[Assignment]
Return, from the material below, each line in which the word "clock" is present.

[Dataset]
## src/rtl/dbir_pkg.sv

```systemverilog
`default_nettype none

package dbir_pkg;

	// Register map, one 32-bit register every four bytes.
	localparam int unsigned PADDR_W = 5;
	localparam int unsigned REG_IDX_W = 3;

	localparam logic [REG_IDX_W-1:0] REG_CHANNEL_ACTIVE = 3'd0;
	localparam logic [REG_IDX_W-1:0] REG_INVERT_MODE    = 3'd1;
	localparam logic [REG_IDX_W-1:0] REG_DEBOUNCE_MS    = 3'd2;
	localparam logic [REG_IDX_W-1:0] REG_PERIODIC_MS    = 3'd3;
	localparam logic [REG_IDX_W-1:0] REG_QUERY_DELAY_MS = 3'd4;

	localparam logic [7:0] QUERY_DELAY_RESET = 8'd10;

	localparam logic CAUSE_CHANGE   = 1'b0;
	localparam logic CAUSE_PERIODIC = 1'b1;

	// Report queue: a tick can leave two reports behind.
	localparam int unsigned QUEUE_DEPTH = 4;
	localparam int unsigned QPTR_W      = 2;
	localparam int unsigned QCNT_W      = 3;

	typedef struct packed {
		logic report_value;
		logic report_cause;
		logic last_of_tick;
	} report_t;

endpackage

`default_nettype wire

```

## src/rtl/dbir_if.sv

```systemverilog
`default_nettype none

interface dbir_tick_if;
	logic valid;
	logic ready;
	logic pin_level;

	modport source (output valid, output pin_level, input ready);
	modport sink (input valid, input pin_level, output ready);
endinterface

interface dbir_report_if;
	logic valid;
	logic ready;
	logic report_value;
	logic report_cause;
	logic last_of_tick;

	modport source (output valid, output report_value, output report_cause,
		output last_of_tick, input ready);
	modport sink (input valid, input report_value, input report_cause,
		input last_of_tick, output ready);
endinterface

`default_nettype wire

```

## src/rtl/debounced_binary_input_reporter.sv

```systemverilog
`default_nettype none

// Debounced active-low contact input with change and periodic reports. Each tick
// transaction is one millisecond of local time carrying the raw pin level. A tick
// is taken into an input register and evaluated from there, so one tick per clock
// cycle is sustained while the report queue has room; a tick produces zero, one or
// two report transactions, which wait in a four-entry report queue and leave one per
// cycle while the receiver is ready. The rate is set by the queue: a tick is
// evaluated only while two queue entries are free, so a stalled report channel
// stalls the tick channel after at most two ticks' worth of reports. The user must
// write configuration over the APB port only while no tick is in flight; the block
// does not enforce this. TIME_BITS sets the width of the local millisecond clock.
module debounced_binary_input_reporter #(
	parameter int unsigned TIME_BITS = 32
) (
	input  wire logic                          clk,
	input  wire logic                          arst_n,
	dbir_tick_if.sink                          tick,
	dbir_report_if.source                      report,
	input  wire logic                          psel,
	input  wire logic                          penable,
	input  wire logic                          pwrite,
	input  wire logic [dbir_pkg::PADDR_W-1:0]  paddr,
	input  wire logic [31:0]                   pwdata,
	output logic      [31:0]                   prdata,
	output logic                               pready
);

	// Configuration registers
	logic        channel_active_q;
	logic        invert_mode_q;
	logic [7:0]  debounce_ms_q;
	logic [31:0] periodic_ms_q;
	logic [7:0]  query_delay_ms_q;

	logic                               cfg_wr;
	logic [dbir_pkg::REG_IDX_W-1:0]     cfg_idx;

	assign pready  = 1'b1;
	assign cfg_wr  = psel && penable && pwrite;
	assign cfg_idx = paddr[dbir_pkg::PADDR_W-1:2];

	always_ff @(posedge clk or negedge arst_n) begin
		if (!arst_n) begin
			channel_active_q <= 1'b0;
			invert_mode_q    <= 1'b0;
			debounce_ms_q    <= 8'd0;
			periodic_ms_q    <= 32'd0;
			query_delay_ms_q <= dbir_pkg::QUERY_DELAY_RESET;
		end else if (cfg_wr) begin
			case (cfg_idx)
				dbir_pkg::REG_CHANNEL_ACTIVE: channel_active_q <= pwdata[0];
				dbir_pkg::REG_INVERT_MODE:    invert_mode_q    <= pwdata[0];
				dbir_pkg::REG_DEBOUNCE_MS:    debounce_ms_q    <= pwdata[7:0];
				dbir_pkg::REG_PERIODIC_MS:    periodic_ms_q    <= pwdata;
				dbir_pkg::REG_QUERY_DELAY_MS: query_delay_ms_q <= pwdata[7:0];
				default: ;
			endcase
		end
	end

	always_comb begin
		case (cfg_idx)
			dbir_pkg::REG_CHANNEL_ACTIVE: prdata = {31'd0, channel_active_q};
			dbir_pkg::REG_INVERT_MODE:    prdata = {31'd0, invert_mode_q};
			dbir_pkg::REG_DEBOUNCE_MS:    prdata = {24'd0, debounce_ms_q};
			dbir_pkg::REG_PERIODIC_MS:    prdata = periodic_ms_q;
			dbir_pkg::REG_QUERY_DELAY_MS: prdata = {24'd0, query_delay_ms_q};
			default:                      prdata = 32'd0;
		endcase
	end

	// Input register
	logic valid_s1;
	logic pin_level_s1;
	logic proc;
	logic tick_acc;

	logic [dbir_pkg::QCNT_W-1:0] cnt_q;

	// Evaluate the registered tick only when two queue entries are free.
	assign proc       = valid_s1 && (cnt_q <= dbir_pkg::QCNT_W'(dbir_pkg::QUEUE_DEPTH - 2));
	assign tick.ready = !valid_s1 || proc;
	assign tick_acc   = tick.valid && tick.ready;

	always_ff @(posedge clk or negedge arst_n) begin
		if (!arst_n) begin
			valid_s1 <= 1'b0;
		end else if (tick.ready) begin
			valid_s1 <= tick.valid;
		end
	end

	always_ff @(posedge clk) begin
		if (tick_acc) begin
			pin_level_s1 <= tick.pin_level;
		end
	end

	// Debounce state
	logic [TIME_BITS-1:0] now_ms_q;
	logic                 held_state_q;
	logic                 last_sample_q;
	logic [TIME_BITS-1:0] bounce_start_ms_q;
	logic [TIME_BITS-1:0] last_query_ms_q;
	logic [TIME_BITS-1:0] last_periodic_ms_q;

	logic [TIME_BITS-1:0] now_next;
	logic [TIME_BITS-1:0] query_el;
	logic [TIME_BITS-1:0] bounce_start_next;
	logic [TIME_BITS-1:0] bounce_el;
	logic [TIME_BITS-1:0] periodic_el;
	logic                 sample;
	logic                 do_query;
	logic                 do_change;
	logic                 do_periodic;
	logic                 held_next;
	logic                 rep_value;

	always_comb begin
		now_next          = now_ms_q + TIME_BITS'(1);
		sample            = ~pin_level_s1;
		query_el          = now_next - last_query_ms_q;
		do_query          = channel_active_q
			&& (query_el > TIME_BITS'(query_delay_ms_q));
		bounce_start_next = (sample != last_sample_q) ? now_next : bounce_start_ms_q;
		bounce_el         = now_next - bounce_start_next;
		do_change         = do_query && (bounce_el > TIME_BITS'(debounce_ms_q))
			&& (sample != held_state_q);
		held_next         = do_change ? sample : held_state_q;
		periodic_el       = now_next - last_periodic_ms_q;
		// The interval may be wider than the clock, so compare at 32 bits.
		do_periodic       = channel_active_q && (periodic_ms_q != 32'd0)
			&& (32'(periodic_el) > periodic_ms_q);
		rep_value         = held_next ^ invert_mode_q;
	end

	always_ff @(posedge clk or negedge arst_n) begin
		if (!arst_n) begin
			now_ms_q           <= '0;
			held_state_q       <= 1'b0;
			last_sample_q      <= 1'b0;
			bounce_start_ms_q  <= '0;
			last_query_ms_q    <= '0;
			last_periodic_ms_q <= '0;
		end else if (proc) begin
			now_ms_q <= now_next;
			if (do_query) begin
				last_query_ms_q   <= now_next;
				last_sample_q     <= sample;
				bounce_start_ms_q <= bounce_start_next;
			end
			held_state_q <= held_next;
			if (do_periodic) begin
				last_periodic_ms_q <= now_next;
			end
		end
	end

	// Report queue
	dbir_pkg::report_t q_mem [dbir_pkg::QUEUE_DEPTH];
	logic [dbir_pkg::QPTR_W-1:0] wr_ptr_q;
	logic [dbir_pkg::QPTR_W-1:0] rd_ptr_q;
	logic [dbir_pkg::QPTR_W-1:0] wr_ptr_nx1;
	logic [1:0]                  push_n;
	logic                        pop;
	dbir_pkg::report_t           chg_rep;
	dbir_pkg::report_t           per_rep;
	dbir_pkg::report_t           first_rep;

	always_comb begin
		chg_rep.report_value = rep_value;
		chg_rep.report_cause = dbir_pkg::CAUSE_CHANGE;
		chg_rep.last_of_tick = !do_periodic;
		per_rep.report_value = rep_value;
		per_rep.report_cause = dbir_pkg::CAUSE_PERIODIC;
		per_rep.last_of_tick = 1'b1;
		first_rep            = do_change ? chg_rep : per_rep;
		push_n               = proc ? ({1'b0, do_change} + {1'b0, do_periodic}) : 2'd0;
		wr_ptr_nx1           = wr_ptr_q + dbir_pkg::QPTR_W'(1);
	end

	assign pop = report.valid && report.ready;

	always_ff @(posedge clk) begin
		if (push_n != 2'd0) begin
			q_mem[wr_ptr_q] <= first_rep;
		end
		if (push_n == 2'd2) begin
			q_mem[wr_ptr_nx1] <= per_rep;
		end
	end

	always_ff @(posedge clk or negedge arst_n) begin
		if (!arst_n) begin
			wr_ptr_q <= '0;
			rd_ptr_q <= '0;
			cnt_q    <= '0;
		end else begin
			wr_ptr_q <= wr_ptr_q + dbir_pkg::QPTR_W'(push_n);
			if (pop) begin
				rd_ptr_q <= rd_ptr_q + dbir_pkg::QPTR_W'(1);
			end
			cnt_q <= cnt_q + dbir_pkg::QCNT_W'(push_n) - dbir_pkg::QCNT_W'(pop);
		end
	end

	assign report.valid        = (cnt_q != '0);
	assign report.report_value = q_mem[rd_ptr_q].report_value;
	assign report.report_cause = q_mem[rd_ptr_q].report_cause;
	assign report.last_of_tick = q_mem[rd_ptr_q].last_of_tick;

	// Assertions
	a_cnt_bound: assert property (@(posedge clk) disable iff (!arst_n)
		cnt_q <= dbir_pkg::QCNT_W'(dbir_pkg::QUEUE_DEPTH))
		else $error("report queue overfilled");

	a_periodic_last: assert property (@(posedge clk) disable iff (!arst_n)
		report.valid && (report.report_cause == dbir_pkg::CAUSE_PERIODIC)
		|-> report.last_of_tick)
		else $error("periodic report not marked last of tick");

	a_inactive_silent: assert property (@(posedge clk) disable iff (!arst_n)
		proc && !channel_active_q |=> cnt_q <= $past(cnt_q))
		else $error("report produced while channel inactive");

	a_ptr_count: assert property (@(posedge clk) disable iff (!arst_n)
		(cnt_q == '0) || (cnt_q == dbir_pkg::QCNT_W'(dbir_pkg::QUEUE_DEPTH))
		|-> wr_ptr_q == rd_ptr_q)
		else $error("queue pointers disagree with fill count");

	a_hold_stage: assert property (@(posedge clk) disable iff (!arst_n)
		valid_s1 && !proc |=> valid_s1 && $stable(pin_level_s1))
		else $error("stalled tick lost from input register");

endmodule

`default_nettype wire

```

## src/flat_wrapper.sv

```systemverilog
// flat-port wrapper written by rule: the top's interface ports become plain ports
module debounced_binary_input_reporter_flat 
#(
	parameter int unsigned TIME_BITS = 32
)
  (clk, arst_n, psel, penable, pwrite, paddr, pwdata, prdata, pready, tick_valid, tick_pin_level, tick_ready, report_valid, report_report_value, report_report_cause, report_last_of_tick, report_ready);
  dbir_tick_if tick_i ();
  dbir_report_if report_i ();
  input  wire logic clk;
  input  wire logic arst_n;
  input  wire logic psel;
  input  wire logic penable;
  input  wire logic pwrite;
  input  wire logic [dbir_pkg::PADDR_W-1:0] paddr;
  input  wire logic [31:0] pwdata;
  output logic      [31:0] prdata;
  output logic pready;
  input wire logic [$bits(tick_i.valid)-1:0] tick_valid;
  input wire logic [$bits(tick_i.pin_level)-1:0] tick_pin_level;
  output wire logic [$bits(tick_i.ready)-1:0] tick_ready;
  output wire logic [$bits(report_i.valid)-1:0] report_valid;
  output wire logic [$bits(report_i.report_value)-1:0] report_report_value;
  output wire logic [$bits(report_i.report_cause)-1:0] report_report_cause;
  output wire logic [$bits(report_i.last_of_tick)-1:0] report_last_of_tick;
  input wire logic [$bits(report_i.ready)-1:0] report_ready;
  assign tick_i.valid = tick_valid;
  assign tick_i.pin_level = tick_pin_level;
  assign tick_ready = tick_i.ready;
  assign report_valid = report_i.valid;
  assign report_report_value = report_i.report_value;
  assign report_report_cause = report_i.report_cause;
  assign report_last_of_tick = report_i.last_of_tick;
  assign report_i.ready = report_ready;
  debounced_binary_input_reporter #(.TIME_BITS(TIME_BITS)) u_core (.clk(clk), .arst_n(arst_n), .tick(tick_i), .report(report_i), .psel(psel), .penable(penable), .pwrite(pwrite), .paddr(paddr), .pwdata(pwdata), .prdata(prdata), .pready(pready));
endmodule
```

[Exercise answer]
// is taken into an input register and evaluated from there, so one tick per clock
// does not enforce this. TIME_BITS sets the width of the local millisecond clock.
		// The interval may be wider than the clock, so compare at 32 bits.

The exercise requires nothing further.